<file path="src/rtl/linear_layer_sequencer.sv">
// Streams one pass of M weight rows (N weights + bias each) from a 1-cycle-latency BRAM to the MAC array.
// Optional `LINEAR_SEQ_STALL_CNT_EN adds a stall_cycles output counting backpressured cycles per pass.
module linear_layer_sequencer #(
  parameter int M              = 5,
  parameter int N              = 5,
  parameter int PRECISION      = 5,
  parameter int BIAS_PRECISION = 32,
  parameter int BRAM_WIDTH     = N*PRECISION+BIAS_PRECISION
) (
  input  logic                          clk,
  input  logic                          rst_n,
  input  logic                          start,
  output logic                          busy,
  output logic                          done,
  output logic                          mem_en,
  output logic [$clog2(M)-1:0]          mem_addr,
  input  logic [BRAM_WIDTH-1:0]         mem_dout,
  output logic                          out_valid,
  input  logic                          out_ready,
  output logic [N*PRECISION-1:0]        out_weights,
  output logic [BIAS_PRECISION-1:0]     out_bias,
  output logic [$clog2(M)-1:0]          out_row,
  output logic                          out_last
`ifdef LINEAR_SEQ_STALL_CNT_EN
  ,
  output logic [31:0]                   stall_cycles
`endif
);

  localparam int ROW_W = $clog2(M);
  localparam logic [ROW_W-1:0] LAST_ROW = ROW_W'(M-1);

  typedef enum logic [1:0] {IDLE, FETCH, DRAIN, DONE} state_t;

  typedef struct packed {
    logic [N*PRECISION-1:0]    weights;
    logic [BIAS_PRECISION-1:0] bias;
    logic [ROW_W-1:0]          row;
    logic                      last;
  } entry_t;

  state_t           state_q;
  logic [ROW_W-1:0] addr_q;
  logic             busy_q;
  logic             done_q;

  entry_t           fifo_q [2];
  logic             rd_ptr_q;
  logic             wr_ptr_q;
  logic [1:0]       occ_q;
  logic [1:0]       occ_d;
  logic             inflight_q;
  logic [ROW_W-1:0] inflight_row_q;

  logic             push;
  logic             pop;
  logic             issue;
  logic [2:0]       credit_sum;
  entry_t           head;

  // Credit counts rows already committed to the buffer (stored or in flight),
  // so a read is only issued when a slot is guaranteed free on arrival.
  always_comb begin
    pop        = out_valid & out_ready;
    push       = inflight_q;
    credit_sum = {1'b0, occ_q} + {2'b00, inflight_q} - {2'b00, pop};
    issue      = (state_q == FETCH) && (credit_sum < 3'd2);
    occ_d      = occ_q + {1'b0, push} - {1'b0, pop};
    head       = fifo_q[rd_ptr_q];
  end

  assign mem_en      = issue;
  assign mem_addr    = addr_q;
  assign busy        = busy_q;
  assign done        = done_q;
  assign out_valid   = (occ_q != 2'd0);
  assign out_weights = head.weights;
  assign out_bias    = head.bias;
  assign out_row     = head.row;
  assign out_last    = head.last;

  // NOTE: sequential state uses non-blocking assignments only; combinational
  // values above use blocking assignments with every output assigned each pass.
  always_ff @(posedge clk or negedge rst_n) begin
    if (!rst_n) begin
      state_q <= IDLE;
      addr_q  <= '0;
      busy_q  <= 1'b0;
      done_q  <= 1'b0;
    end else begin
      case (state_q)
        IDLE: begin
          if (start) begin
            state_q <= FETCH;
            addr_q  <= '0;
            busy_q  <= 1'b1;
          end
        end
        FETCH: begin
          if (issue) begin
            if (addr_q == LAST_ROW) begin
              state_q <= DRAIN;
              addr_q  <= '0;
            end else begin
              addr_q  <= addr_q + 1'b1;
            end
          end
        end
        DRAIN: begin
          // The last row leaves with nothing behind it: the pass is complete.
          if (pop && (occ_q == 2'd1) && !inflight_q) begin
            state_q <= DONE;
            done_q  <= 1'b1;
          end
        end
        DONE: begin
          state_q <= IDLE;
          done_q  <= 1'b0;
          busy_q  <= 1'b0;
        end
        default: state_q <= IDLE;
      endcase
    end
  end

  // NOTE: the two buffer entries are reset because their contents drive the
  // out_* ports directly and must read as zero straight out of reset.
  always_ff @(posedge clk or negedge rst_n) begin
    if (!rst_n) begin
      for (int i = 0; i < 2; i++) fifo_q[i] <= '0;
      rd_ptr_q       <= 1'b0;
      wr_ptr_q       <= 1'b0;
      occ_q          <= 2'd0;
      inflight_q     <= 1'b0;
      inflight_row_q <= '0;
    end else begin
      inflight_q     <= issue;
      inflight_row_q <= addr_q;
      if (push) begin
        fifo_q[wr_ptr_q] <= '{weights: mem_dout[N*PRECISION-1:0],
                               bias:    mem_dout[N*PRECISION +: BIAS_PRECISION],
                               row:     inflight_row_q,
                               last:    (inflight_row_q == LAST_ROW)};
        wr_ptr_q <= ~wr_ptr_q;
      end
      if (pop) rd_ptr_q <= ~rd_ptr_q;
      occ_q <= occ_d;
    end
  end

  push_into_full: assert property (@(posedge clk) disable iff (!rst_n) !(push && (occ_q == 2'd2)));

`ifdef LINEAR_SEQ_STALL_CNT_EN
  logic [31:0] stall_q;

  always_ff @(posedge clk or negedge rst_n) begin
    if (!rst_n) begin
      stall_q <= '0;
    end else if ((state_q == IDLE) && start) begin
      stall_q <= '0;
    end else if (busy_q && out_valid && !out_ready && (stall_q != 32'hFFFF_FFFF)) begin
      stall_q <= stall_q + 32'd1;
    end
  end

  assign stall_cycles = stall_q;
`endif

endmodule

</file>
• • • • •
### What is needed
Word for word, restate all of the data shown above.

### Response to the task
<file path="src/rtl/linear_layer_sequencer.sv">
// Streams one pass of M weight rows (N weights + bias each) from a 1-cycle-latency BRAM to the MAC array.
// Optional `LINEAR_SEQ_STALL_CNT_EN adds a stall_cycles output counting backpressured cycles per pass.
module linear_layer_sequencer #(
  parameter int M              = 5,
  parameter int N              = 5,
  parameter int PRECISION      = 5,
  parameter int BIAS_PRECISION = 32,
  parameter int BRAM_WIDTH     = N*PRECISION+BIAS_PRECISION
) (
  input  logic                          clk,
  input  logic                          rst_n,
  input  logic                          start,
  output logic                          busy,
  output logic                          done,
  output logic                          mem_en,
  output logic [$clog2(M)-1:0]          mem_addr,
  input  logic [BRAM_WIDTH-1:0]         mem_dout,
  output logic                          out_valid,
  input  logic                          out_ready,
  output logic [N*PRECISION-1:0]        out_weights,
  output logic [BIAS_PRECISION-1:0]     out_bias,
  output logic [$clog2(M)-1:0]          out_row,
  output logic                          out_last
`ifdef LINEAR_SEQ_STALL_CNT_EN
  ,
  output logic [31:0]                   stall_cycles
`endif
);

  localparam int ROW_W = $clog2(M);
  localparam logic [ROW_W-1:0] LAST_ROW = ROW_W'(M-1);

  typedef enum logic [1:0] {IDLE, FETCH, DRAIN, DONE} state_t;

  typedef struct packed {
    logic [N*PRECISION-1:0]    weights;
    logic [BIAS_PRECISION-1:0] bias;
    logic [ROW_W-1:0]          row;
    logic                      last;
  } entry_t;

  state_t           state_q;
  logic [ROW_W-1:0] addr_q;
  logic             busy_q;
  logic             done_q;

  entry_t           fifo_q [2];
  logic             rd_ptr_q;
  logic             wr_ptr_q;
  logic [1:0]       occ_q;
  logic [1:0]       occ_d;
  logic             inflight_q;
  logic [ROW_W-1:0] inflight_row_q;

  logic             push;
  logic             pop;
  logic             issue;
  logic [2:0]       credit_sum;
  entry_t           head;

  // Credit counts rows already committed to the buffer (stored or in flight),
  // so a read is only issued when a slot is guaranteed free on arrival.
  always_comb begin
    pop        = out_valid & out_ready;
    push       = inflight_q;
    credit_sum = {1'b0, occ_q} + {2'b00, inflight_q} - {2'b00, pop};
    issue      = (state_q == FETCH) && (credit_sum < 3'd2);
    occ_d      = occ_q + {1'b0, push} - {1'b0, pop};
    head       = fifo_q[rd_ptr_q];
  end

  assign mem_en      = issue;
  assign mem_addr    = addr_q;
  assign busy        = busy_q;
  assign done        = done_q;
  assign out_valid   = (occ_q != 2'd0);
  assign out_weights = head.weights;
  assign out_bias    = head.bias;
  assign out_row     = head.row;
  assign out_last    = head.last;

  // NOTE: sequential state uses non-blocking assignments only; combinational
  // values above use blocking assignments with every output assigned each pass.
  always_ff @(posedge clk or negedge rst_n) begin
    if (!rst_n) begin
      state_q <= IDLE;
      addr_q  <= '0;
      busy_q  <= 1'b0;
      done_q  <= 1'b0;
    end else begin
      case (state_q)
        IDLE: begin
          if (start) begin
            state_q <= FETCH;
            addr_q  <= '0;
            busy_q  <= 1'b1;
          end
        end
        FETCH: begin
          if (issue) begin
            if (addr_q == LAST_ROW) begin
              state_q <= DRAIN;
              addr_q  <= '0;
            end else begin
              addr_q  <= addr_q + 1'b1;
            end
          end
        end
        DRAIN: begin
          // The last row leaves with nothing behind it: the pass is complete.
          if (pop && (occ_q == 2'd1) && !inflight_q) begin
            state_q <= DONE;
            done_q  <= 1'b1;
          end
        end
        DONE: begin
          state_q <= IDLE;
          done_q  <= 1'b0;
          busy_q  <= 1'b0;
        end
        default: state_q <= IDLE;
      endcase
    end
  end

  // NOTE: the two buffer entries are reset because their contents drive the
  // out_* ports directly and must read as zero straight out of reset.
  always_ff @(posedge clk or negedge rst_n) begin
    if (!rst_n) begin
      for (int i = 0; i < 2; i++) fifo_q[i] <= '0;
      rd_ptr_q       <= 1'b0;
      wr_ptr_q       <= 1'b0;
      occ_q          <= 2'd0;
      inflight_q     <= 1'b0;
      inflight_row_q <= '0;
    end else begin
      inflight_q     <= issue;
      inflight_row_q <= addr_q;
      if (push) begin
        fifo_q[wr_ptr_q] <= '{weights: mem_dout[N*PRECISION-1:0],
                               bias:    mem_dout[N*PRECISION +: BIAS_PRECISION],
                               row:     inflight_row_q,
                               last:    (inflight_row_q == LAST_ROW)};
        wr_ptr_q <= ~wr_ptr_q;
      end
      if (pop) rd_ptr_q <= ~rd_ptr_q;
      occ_q <= occ_d;
    end
  end

  push_into_full: assert property (@(posedge clk) disable iff (!rst_n) !(push && (occ_q == 2'd2)));

`ifdef LINEAR_SEQ_STALL_CNT_EN
  logic [31:0] stall_q;

  always_ff @(posedge clk or negedge rst_n) begin
    if (!rst_n) begin
      stall_q <= '0;
    end else if ((state_q == IDLE) && start) begin
      stall_q <= '0;
    end else if (busy_q && out_valid && !out_ready && (stall_q != 32'hFFFF_FFFF)) begin
      stall_q <= stall_q + 32'd1;
    end
  end

  assign stall_cycles = stall_q;
`endif

endmodule

</file>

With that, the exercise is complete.